Characterization of the population pharmacokinetics of UK-369,003 using a semi-mechanistic model
N.H. Prins (1), A. Cleton (2), M.O. Magnusson (2) , P. Johnson (2), A. Heatherington (2)
(1) Pharsight, a Certara company, St. Louis, MO, USA; (2) Pfizer Ltd, Clinical Pharmacology And Pharmacometrics, Sandwich, UK
Objectives: Repeated dosing of a PDE5-inhibitor, UK-369,003, indicated that the plasma exposure dose-dependently decreased to equilibrate between 1 and 2 weeks after start of treatment. This suggested auto-induction of clearance, although the mechanism by which (hepatic or gastrointestinal clearance) was unclear. A semi-mechanistic model was developed to characterize UK-369,003 pharmacokinetics (PK) following single dose intravenous (IV) administration and single and multiple doses of a modified release (MR) formulation by determining if and to what extent the dose-disproportional PK was due to hepatic and/or gastrointestinal enzyme induction.
Methods: The PK data set consisted of 6602 plasma concentrations from 610 subjects from 7 dense PK sample phase I studies (3463 concentrations) and 2 sparse PK sample phase II studies (3139 concentrations). A semi-mechanistic model allowing partitioning of induction of clearance between the gut wall and liver clearance [1] was fitted to the data in NONMEM VI. The PK model featured a tablet release into the depot compartment followed by a first-order absorption process into the liver compartment, where the fraction absorbed was estimated. The liver compartment was linked to the central (sampling) compartment with a bi-directional blood flow and a peripheral compartment completed the 2 compartment disposition model. The intrinsic hepatic clearance was assumed to be proportional to the metabolic enzyme amount in a turnover model, where a power model described the relationship between dose and enzyme production rate. Interoccasion variability was allowed for the absorption component of the PK model.

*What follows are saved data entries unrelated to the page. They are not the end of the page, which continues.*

## src/bstp_pkg.sv

```systemverilog
package bstp_pkg;

	// test port pins as sampled from the board
	typedef struct packed {
		logic tck;
		logic tms;
		logic tdi;
		logic trst_n;
	} bstp_tap_t;

	// tap controller states, standard encoding
	typedef enum logic [3:0] {
		ST_EXIT2_DR = 4'h0,
		ST_EXIT1_DR = 4'h1,
		ST_SHIFT_DR = 4'h2,
		ST_PAUSE_DR = 4'h3,
		ST_SEL_IR = 4'h4,
		ST_UPDATE_DR = 4'h5,
		ST_CAPTURE_DR = 4'h6,
		ST_SEL_DR = 4'h7,
		ST_EXIT2_IR = 4'h8,
		ST_EXIT1_IR = 4'h9,
		ST_SHIFT_IR = 4'ha,
		ST_PAUSE_IR = 4'hb,
		ST_IDLE = 4'hc,
		ST_UPDATE_IR = 4'hd,
		ST_CAPTURE_IR = 4'he,
		ST_RESET = 4'hf
	} bstp_state_t;

	localparam int IR_LEN = 10;
	localparam logic [IR_LEN-1:0] IR_EXTEST = 10'h000;
	localparam logic [IR_LEN-1:0] IR_SAMPLE = 10'h005;
	localparam logic [IR_LEN-1:0] IR_BYPASS = 10'h3ff;
	localparam logic [IR_LEN-1:0] IR_CONFIG_IO = 10'h00d;
	// serial configuration load
	localparam logic [IR_LEN-1:0] IR_CFG_LOAD = 10'h002;
	// fixed pattern captured into the instruction shifter
	localparam logic [IR_LEN-1:0] IR_CAPTURE = 10'h001;

	// boundary cells per pin and their order
	localparam int CELLS_PER_PIN = 3;
	localparam int CELL_IN = 0;
	localparam int CELL_OUT = 1;
	localparam int CELL_OE = 2;

	localparam int CFG_W = 8;
	localparam int CFG_DEPTH = 16;
	localparam logic IOSTD_RESET_BIT = 1'b0;

endpackage : bstp_pkg

```

## src/bstp_fifo.sv

```systemverilog
`timescale 1ns/1ns
module bstp_fifo #(
	parameter int WIDTH = 8,
	parameter int DEPTH = 16
) (
	// clock and reset
	input wire logic clk,
	input wire logic rst,
	// fill side
	input wire logic in_valid,
	output logic in_ready,
	input wire logic [WIDTH-1:0] in_data,
	// drain side
	output logic out_valid,
	input wire logic out_ready,
	output logic [WIDTH-1:0] out_data
);
	localparam int AW = (DEPTH > 1) ? $clog2(DEPTH) : 1;

	logic [WIDTH-1:0] mem [DEPTH];
	logic [AW-1:0] wr;
	logic [AW-1:0] rd;
	logic [AW:0] count;

	wire push = in_valid && in_ready;
	wire pop = out_valid && out_ready;
	wire [AW-1:0] next_wr = (wr == AW'(DEPTH - 1)) ? '0 : wr + 1'b1;
	wire [AW-1:0] next_rd = (rd == AW'(DEPTH - 1)) ? '0 : rd + 1'b1;
	wire [AW:0] next_count = count + (AW + 1)'(push) - (AW + 1)'(pop);
	// head after this edge; a word written into the head slot is forwarded
	wire [AW-1:0] next_head = pop ? next_rd : rd;
	wire [WIDTH-1:0] next_data = (push && (wr == next_head)) ? in_data : mem[next_head];

	assign in_ready = (count != (AW + 1)'(DEPTH));

	always_ff @(posedge clk) begin
		if (push) begin
			mem[wr] <= in_data;
		end
	end

	always_ff @(posedge clk) begin
		if (rst) begin
			wr <= '0;
			rd <= '0;
			count <= '0;
			out_valid <= 1'b0;
			out_data <= '0;
		end else begin
			if (push) wr <= next_wr;
			if (pop) rd <= next_rd;
			count <= next_count;
			// registered head keeps the drain side glitch free
			out_valid <= (next_count != '0);
			out_data <= next_data;
		end
	end

endmodule : bstp_fifo

```

## src/bstp_tap.sv

```systemverilog
`timescale 1ns/1ns
// Summary of operation
// - the test port, its sixteen-state controller and instruction handling follow the 1149.1a-1990 boundary-scan standard.
// - scan tests neither capture nor drive pins while configuration runs, and the controller must not try them then.
// - under the configuration-load instruction the shifted bitstream is packed into bytes and fed to the configuration engine.
// - under the I/O-configuration instruction the standard setting of every pin can be rewritten at any time.
// - sample/preload (00 0000 0101) captures pin values without disturbing the core and latches a pattern for later drive.
// - external test (00 0000 0000) drives the pins from the boundary register and captures input levels into it.
// - bypass (11 1111 1111) passes serial data through a 1-bit register, one test clock late, while the core runs on.
// - pin drivers stay off from reset until configuration has completed, except when the scan logic drives them.
// - the instruction register is ten bits and each code shifted in spans all ten bits.
// - once configuration has completed, an enabled bus-hold or pull-up wins over the high-impedance state that external test would leave.
module bstp_tap #(
	parameter int NPINS = 8,
	parameter int IOSTD_W = 4,
	parameter int FIFO_DEPTH = bstp_pkg::CFG_DEPTH
) (
	// clock and reset
	input wire logic CLK,
	input wire logic SYS_RST,
	// serial test port
	input wire bstp_pkg::bstp_tap_t TAP,
	output logic TDO,
	output logic TDO_OE,
	// device pins
	input wire logic [NPINS-1:0] PIN_IN,
	output logic [NPINS-1:0] PIN_OUT,
	output logic [NPINS-1:0] PIN_OE,
	output logic [NPINS-1:0] PIN_KEEP,
	output logic [NPINS*IOSTD_W-1:0] IO_STD,
	// user core side
	input wire logic [NPINS-1:0] CORE_OUT,
	input wire logic [NPINS-1:0] CORE_OE,
	input wire logic [NPINS-1:0] KEEP_EN,
	output logic [NPINS-1:0] CORE_IN,
	// configuration engine
	input wire logic CFG_BUSY,
	input wire logic CFG_DONE,
	output logic CFG_HOLD,
	output logic [bstp_pkg::CFG_W-1:0] CFG_DATA,
	output logic CFG_VALID,
	input wire logic CFG_READY
);
	localparam int BSR_LEN = NPINS * bstp_pkg::CELLS_PER_PIN;
	localparam int IOS_LEN = NPINS * IOSTD_W;
	localparam int CW = bstp_pkg::CFG_W;
	localparam int CNT_W = $clog2(CW);

	// two-flop synchronisers; the first stage feeds only the second
	bstp_pkg::bstp_tap_t tap_m;
	bstp_pkg::bstp_tap_t tap_s;
	logic tck_d;
	logic [NPINS-1:0] pin_m;
	logic [NPINS-1:0] pin_s;

	always_ff @(posedge CLK) begin
		if (SYS_RST) begin
			tap_m <= '0;
			tap_s <= '0;
			tck_d <= 1'b0;
			pin_m <= '0;
			pin_s <= '0;
		end else begin
			tap_m <= TAP;
			tap_s <= tap_m;
			tck_d <= tap_s.tck;
			pin_m <= PIN_IN;
			pin_s <= pin_m;
		end
	end

	wire tck_rise = tap_s.tck && !tck_d;
	wire tck_fall = !tap_s.tck && tck_d;
	wire trst = !tap_s.trst_n;

	function automatic bstp_pkg::bstp_state_t next_tap(input bstp_pkg::bstp_state_t s, input logic tms);
		case (s)
			bstp_pkg::ST_RESET: next_tap = tms ? bstp_pkg::ST_RESET : bstp_pkg::ST_IDLE;
			bstp_pkg::ST_IDLE: next_tap = tms ? bstp_pkg::ST_SEL_DR : bstp_pkg::ST_IDLE;
			bstp_pkg::ST_SEL_DR: next_tap = tms ? bstp_pkg::ST_SEL_IR : bstp_pkg::ST_CAPTURE_DR;
			bstp_pkg::ST_CAPTURE_DR: next_tap = tms ? bstp_pkg::ST_EXIT1_DR : bstp_pkg::ST_SHIFT_DR;
			bstp_pkg::ST_SHIFT_DR: next_tap = tms ? bstp_pkg::ST_EXIT1_DR : bstp_pkg::ST_SHIFT_DR;
			bstp_pkg::ST_EXIT1_DR: next_tap = tms ? bstp_pkg::ST_UPDATE_DR : bstp_pkg::ST_PAUSE_DR;
			bstp_pkg::ST_PAUSE_DR: next_tap = tms ? bstp_pkg::ST_EXIT2_DR : bstp_pkg::ST_PAUSE_DR;
			bstp_pkg::ST_EXIT2_DR: next_tap = tms ? bstp_pkg::ST_UPDATE_DR : bstp_pkg::ST_SHIFT_DR;
			bstp_pkg::ST_UPDATE_DR: next_tap = tms ? bstp_pkg::ST_SEL_DR : bstp_pkg::ST_IDLE;
			bstp_pkg::ST_SEL_IR: next_tap = tms ? bstp_pkg::ST_RESET : bstp_pkg::ST_CAPTURE_IR;
			bstp_pkg::ST_CAPTURE_IR: next_tap = tms ? bstp_pkg::ST_EXIT1_IR : bstp_pkg::ST_SHIFT_IR;
			bstp_pkg::ST_SHIFT_IR: next_tap = tms ? bstp_pkg::ST_EXIT1_IR : bstp_pkg::ST_SHIFT_IR;
			bstp_pkg::ST_EXIT1_IR: next_tap = tms ? bstp_pkg::ST_UPDATE_IR : bstp_pkg::ST_PAUSE_IR;
			bstp_pkg::ST_PAUSE_IR: next_tap = tms ? bstp_pkg::ST_EXIT2_IR : bstp_pkg::ST_PAUSE_IR;
			bstp_pkg::ST_EXIT2_IR: next_tap = tms ? bstp_pkg::ST_UPDATE_IR : bstp_pkg::ST_SHIFT_IR;
			bstp_pkg::ST_UPDATE_IR: next_tap = tms ? bstp_pkg::ST_SEL_DR : bstp_pkg::ST_IDLE;
			default: next_tap = bstp_pkg::ST_RESET;
		endcase
	endfunction : next_tap

	// capture image: pin level, core output value, core output enable per pin
	function automatic logic [BSR_LEN-1:0] pack_cells(input logic [NPINS-1:0] pin,
		input logic [NPINS-1:0] val, input logic [NPINS-1:0] oe);
		pack_cells = '0;
		for (int i = 0; i < NPINS; i++) begin
			pack_cells[i*bstp_pkg::CELLS_PER_PIN+bstp_pkg::CELL_IN] = pin[i];
			pack_cells[i*bstp_pkg::CELLS_PER_PIN+bstp_pkg::CELL_OUT] = val[i];
			pack_cells[i*bstp_pkg::CELLS_PER_PIN+bstp_pkg::CELL_OE] = oe[i];
		end
	endfunction : pack_cells

	bstp_pkg::bstp_state_t state;
	logic [bstp_pkg::IR_LEN-1:0] ir_sh;
	logic [bstp_pkg::IR_LEN-1:0] ir;
	logic bypass;
	logic [BSR_LEN-1:0] bsr;
	logic [BSR_LEN-1:0] bsr_upd;
	logic [IOS_LEN-1:0] ios_sh;
	logic [CW-1:0] cfg_sh;
	logic [CNT_W-1:0] cfg_cnt;
	logic cfg_pend;
	logic [CW-1:0] cfg_word;
	logic fifo_ready;

	// decoding of the active instruction
	wire sel_extest = (ir == bstp_pkg::IR_EXTEST);
	wire sel_sample = (ir == bstp_pkg::IR_SAMPLE);
	wire sel_bsr = sel_extest || sel_sample;
	wire sel_io = (ir == bstp_pkg::IR_CONFIG_IO);
	wire sel_cfg = (ir == bstp_pkg::IR_CFG_LOAD);
	wire scan_ok = !CFG_BUSY;
	wire ext_drive = sel_extest && scan_ok;
	wire rise_cap_dr = tck_rise && (state == bstp_pkg::ST_CAPTURE_DR);
	wire rise_sh_dr = tck_rise && (state == bstp_pkg::ST_SHIFT_DR);
	wire fall_upd_dr = tck_fall && (state == bstp_pkg::ST_UPDATE_DR);
	wire fall_upd_ir = tck_fall && (state == bstp_pkg::ST_UPDATE_IR);
	wire shifting = (state == bstp_pkg::ST_SHIFT_IR) || (state == bstp_pkg::ST_SHIFT_DR);
	wire cfg_full = rise_sh_dr && sel_cfg && !cfg_pend && (cfg_cnt == CNT_W'(CW - 1));
	wire tdo_src = (state == bstp_pkg::ST_SHIFT_IR) ? ir_sh[0] :
		sel_bsr ? bsr[0] : sel_io ? ios_sh[0] : bypass;
	wire [BSR_LEN-1:0] cap_img = pack_cells(pin_s, CORE_OUT, CORE_OE);

	// controller and instruction register
	always_ff @(posedge CLK) begin
		if (SYS_RST || trst) begin
			state <= bstp_pkg::ST_RESET;
			ir <= bstp_pkg::IR_BYPASS;
			ir_sh <= bstp_pkg::IR_CAPTURE;
		end else begin
			if (tck_rise) state <= next_tap(state, tap_s.tms);
			if (state == bstp_pkg::ST_RESET) ir <= bstp_pkg::IR_BYPASS;
			else if (fall_upd_ir) ir <= ir_sh;
			if (tck_rise && state == bstp_pkg::ST_CAPTURE_IR) ir_sh <= bstp_pkg::IR_CAPTURE;
			else if (tck_rise && state == bstp_pkg::ST_SHIFT_IR) ir_sh <= {tap_s.tdi, ir_sh[bstp_pkg::IR_LEN-1:1]};
		end
	end

	// data registers; boundary capture and update are held off while configuring
	always_ff @(posedge CLK) begin
		if (SYS_RST) begin
			bypass <= 1'b0;
			bsr <= '0;
			bsr_upd <= '0;
			ios_sh <= '0;
			IO_STD <= {IOS_LEN{bstp_pkg::IOSTD_RESET_BIT}};
		end else begin
			if (rise_cap_dr) bypass <= 1'b0;
			else if (rise_sh_dr) bypass <= tap_s.tdi;
			if (rise_cap_dr && sel_bsr && scan_ok) bsr <= cap_img;
			else if (rise_sh_dr && sel_bsr) bsr <= {tap_s.tdi, bsr[BSR_LEN-1:1]};
			if (fall_upd_dr && sel_bsr && scan_ok) bsr_upd <= bsr;
			if (rise_cap_dr && sel_io) ios_sh <= IO_STD;
			else if (rise_sh_dr && sel_io) ios_sh <= {tap_s.tdi, ios_sh[IOS_LEN-1:1]};
			if (fall_upd_dr && sel_io) IO_STD <= ios_sh;
		end
	end

	// serial output changes on the falling test clock edge
	always_ff @(posedge CLK) begin
		if (SYS_RST) begin
			TDO <= 1'b0;
			TDO_OE <= 1'b0;
		end else if (tck_fall) begin
			TDO <= tdo_src;
			TDO_OE <= shifting;
		end
	end

	// bitstream packing, lsb first; bits arriving while a byte waits are dropped
	always_ff @(posedge CLK) begin
		if (SYS_RST) begin
			cfg_sh <= '0;
			cfg_cnt <= '0;
			cfg_pend <= 1'b0;
			cfg_word <= '0;
		end else begin
			if (rise_sh_dr && sel_cfg && !cfg_pend) begin
				cfg_sh <= {tap_s.tdi, cfg_sh[CW-1:1]};
				cfg_cnt <= cfg_cnt + 1'b1;
			end
			if (cfg_full) begin
				cfg_word <= {tap_s.tdi, cfg_sh[CW-1:1]};
				cfg_pend <= 1'b1;
			end else if (fifo_ready) begin
				cfg_pend <= 1'b0;
			end
			if (rise_cap_dr) cfg_cnt <= '0;
		end
	end

	bstp_fifo #(
		.WIDTH(CW),
		.DEPTH(FIFO_DEPTH)
	) u_cfg_fifo (
		.clk(CLK),
		.rst(SYS_RST),
		.in_valid(cfg_pend),
		.in_ready(fifo_ready),
		.in_data(cfg_word),
		.out_valid(CFG_VALID),
		.out_ready(CFG_READY),
		.out_data(CFG_DATA)
	);

	// per-pin drive selection
	logic [NPINS-1:0] upd_out;
	logic [NPINS-1:0] upd_oe;
	for (genvar gi = 0; gi < NPINS; gi++) begin : g_cell
		assign upd_out[gi] = bsr_upd[gi*bstp_pkg::CELLS_PER_PIN+bstp_pkg::CELL_OUT];
		assign upd_oe[gi] = bsr_upd[gi*bstp_pkg::CELLS_PER_PIN+bstp_pkg::CELL_OE];
	end
	wire [NPINS-1:0] next_out = ext_drive ? upd_out : CORE_OUT;
	wire [NPINS-1:0] next_oe = ext_drive ? upd_oe : (CFG_DONE ? CORE_OE : '0);
	// hold circuits only exist once configured, so keeper follows CFG_DONE
	wire [NPINS-1:0] next_keep = KEEP_EN & ~next_oe & {NPINS{CFG_DONE}};

	always_ff @(posedge CLK) begin
		if (SYS_RST) begin
			PIN_OUT <= '0;
			PIN_OE <= '0;
			PIN_KEEP <= '0;
			CORE_IN <= '0;
			CFG_HOLD <= 1'b0;
		end else begin
			PIN_OUT <= next_out;
			PIN_OE <= next_oe;
			PIN_KEEP <= next_keep;
			CORE_IN <= pin_s;
			CFG_HOLD <= sel_io;
		end
	end
endmodule : bstp_tap

```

Results: The model fit suggested that the induction of intrinsic clearance was entirely hepatic and neglible contribution of gut wall induction was observed. The half-life of the enzyme induction was estimated at 64 hr, which is consistent with half lives of ~70 hr reported in the literature [1,2]. UK-369,003 metabolism in the liver was estimated to approximately proportionally increase with dose, and resulted in a near doubling of hepatic clearance at 200mg as compared to 10mg at steady state. Age was found to decrease intrinsic clearance (~10% reduction for a 80-yr old compared to a 20-yr old) albeit this relationship came with substantial uncertainty.
Conclusion: UK-369,003 plasma concentrations across time and dose were adequately described by a semi-mechanistic model, which includes a dose-dependent auto-induction of hepatic clearance.
References:
[1] Magnusson, M.O., Dahl M-L, et al. Clin. Pharmacol. Ther. 84, 52-62 (2008)
[2] Ghanbari, F. et al. Curr. Drug Metab. 7, 315-334 (2006).